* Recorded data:
[src/rtl/uart_tx_arbiter_rr_pick.sv]
// Combinational masked priority encoder: first set request at or above ptr, with wrap.
module rr_pick
    import uart_pkg::*;
#(
    parameter int NREQ = 4,
    parameter int IDW  = $clog2(NREQ)
) (
    input  logic [NREQ-1:0] req,
    input  logic [IDW-1:0]  ptr,
    output logic [IDW-1:0]  winner,
    output logic            any
);

    // Scan NREQ slots starting at ptr; the first requesting slot is latched into winner.
    always_comb begin
        winner = '0;
        any    = 1'b0;
        for (int k = 0; k < NREQ; k++) begin
            int             sum;
            logic [IDW-1:0] idx;
            sum    = int'(ptr) + k;
            idx    = IDW'((sum >= NREQ) ? sum - NREQ : sum);
            winner = (!any && req[idx]) ? idx : winner;
            any    = any | req[idx];
        end
    end

endmodule

[src/rtl/uart_tx_arbiter.sv]
// Round-robin sharing of one UART transmitter (go/txdata/txbusy) among NREQ requesters.
// Optional watchdog enabled by defining UART_ARB_TIMEOUT_EN.
module uart_tx_arbiter
    import uart_pkg::*;
#(
    parameter int NREQ           = 4,
    parameter int IDW            = $clog2(NREQ),
    parameter int TIMEOUT_CYCLES = TIMEOUT_CYCLES_DEFAULT
) (
    input  logic                        clk,
    input  logic                        rst,
    input  logic [NREQ-1:0]             req,
    input  logic [UART_BYTE_W*NREQ-1:0] req_data,
    output logic [NREQ-1:0]             grant,
    output logic [NREQ-1:0]             done,
    output logic                        uart_go,
    output logic [UART_BYTE_W-1:0]      uart_txdata,
    input  logic                        uart_txbusy,
    output logic                        active,
    output logic [IDW-1:0]              cur_id,
    output logic                        err_timeout
);

    arb_state_e             state_q, state_d;
    logic [IDW-1:0]         rr_ptr_q, rr_ptr_d;
    logic [IDW-1:0]         cur_id_q, cur_id_d;
    logic [NREQ-1:0]        grant_q, grant_d;
    logic [NREQ-1:0]        done_q, done_d;
    logic                   go_q, go_d;
    logic [UART_BYTE_W-1:0] txdata_q, txdata_d;
    logic                   active_q, active_d;
    logic [IDW-1:0]         winner_s;
    logic                   any_s;

`ifdef UART_ARB_TIMEOUT_EN
    localparam int CNT_W = $clog2(TIMEOUT_CYCLES + 1);
    logic [CNT_W-1:0] tmo_cnt_q, tmo_cnt_d;
    logic             err_q, err_d;
`endif

    rr_pick #(.NREQ(NREQ), .IDW(IDW)) u_pick (
        .req    (req),
        .ptr    (rr_ptr_q),
        .winner (winner_s),
        .any    (any_s)
    );

    // Next-state and registered-output logic for the launch/wait sequencer.
    always_comb begin
        state_d  = state_q;
        rr_ptr_d = rr_ptr_q;
        cur_id_d = cur_id_q;
        grant_d  = '0;
        done_d   = '0;
        go_d     = go_q;
        txdata_d = txdata_q;
`ifdef UART_ARB_TIMEOUT_EN
        tmo_cnt_d = tmo_cnt_q;
        err_d     = err_q;
`endif
        case (state_q)
            IDLE: begin
                // txbusy guard: a frame left over from before a reset must finish first.
                if (any_s && !uart_txbusy) begin
                    grant_d[winner_s] = 1'b1;
                    txdata_d          = req_data[{winner_s, 3'b000} +: UART_BYTE_W];
                    cur_id_d          = winner_s;
                    go_d              = 1'b1;
                    state_d           = LAUNCH;
`ifdef UART_ARB_TIMEOUT_EN
                    tmo_cnt_d         = '0;
`endif
                end else begin
                    state_d = IDLE;
                end
            end
            LAUNCH: begin
                if (uart_txbusy) begin
                    go_d    = 1'b0;
                    state_d = WAIT_DONE;
                end else begin
                    go_d = 1'b1;
                end
            end
            WAIT_DONE: begin
                if (!uart_txbusy) begin
                    done_d[cur_id_q] = 1'b1;
                    rr_ptr_d         = IDW'(rr_next(int'(cur_id_q), NREQ));
                    state_d          = IDLE;
                end else begin
                    state_d = WAIT_DONE;
                end
            end
            default: begin
                go_d    = 1'b0;
                state_d = IDLE;
            end
        endcase
`ifdef UART_ARB_TIMEOUT_EN
        // Counter holds cycles spent in flight minus one, so go stays up TIMEOUT_CYCLES cycles.
        if (state_q == LAUNCH || state_q == WAIT_DONE) begin
            if (tmo_cnt_q == CNT_W'(TIMEOUT_CYCLES - 1)) begin
                go_d             = 1'b0;
                done_d           = '0;
                done_d[cur_id_q] = 1'b1;
                err_d            = 1'b1;
                rr_ptr_d         = IDW'(rr_next(int'(cur_id_q), NREQ));
                state_d          = IDLE;
            end else begin
                tmo_cnt_d = tmo_cnt_q + CNT_W'(1);
            end
        end else begin
            tmo_cnt_d = tmo_cnt_q;
        end
`endif
        active_d = (state_d != IDLE);
    end

    // State and output registers with synchronous reset.
    always_ff @(posedge clk) begin
        if (rst) begin
            state_q  <= IDLE;
            rr_ptr_q <= '0;
            cur_id_q <= '0;
            grant_q  <= '0;
            done_q   <= '0;
            go_q     <= 1'b0;
            txdata_q <= 8'h00;
            active_q <= 1'b0;
        end else begin
            state_q  <= state_d;
            rr_ptr_q <= rr_ptr_d;
            cur_id_q <= cur_id_d;
            grant_q  <= grant_d;
            done_q   <= done_d;
            go_q     <= go_d;
            txdata_q <= txdata_d;
            active_q <= active_d;
        end
    end

`ifdef UART_ARB_TIMEOUT_EN
    // Watchdog counter and sticky timeout flag.
    always_ff @(posedge clk) begin
        if (rst) begin
            tmo_cnt_q <= '0;
            err_q     <= 1'b0;
        end else begin
            tmo_cnt_q <= tmo_cnt_d;
            err_q     <= err_d;
        end
    end
    assign err_timeout = err_q;
`else
    assign err_timeout = 1'b0;
`endif

    assign grant       = grant_q;
    assign done        = done_q;
    assign uart_go     = go_q;
    assign uart_txdata = txdata_q;
    assign active      = active_q;
    assign cur_id      = cur_id_q;

endmodule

* Directions for this task: Isolate the lines above that contain the word "IDLE" and copy them.

* The completed task:
            IDLE: begin
                    state_d = IDLE;
                    state_d          = IDLE;
                state_d = IDLE;
                state_d          = IDLE;
        active_d = (state_d != IDLE);
            state_q  <= IDLE;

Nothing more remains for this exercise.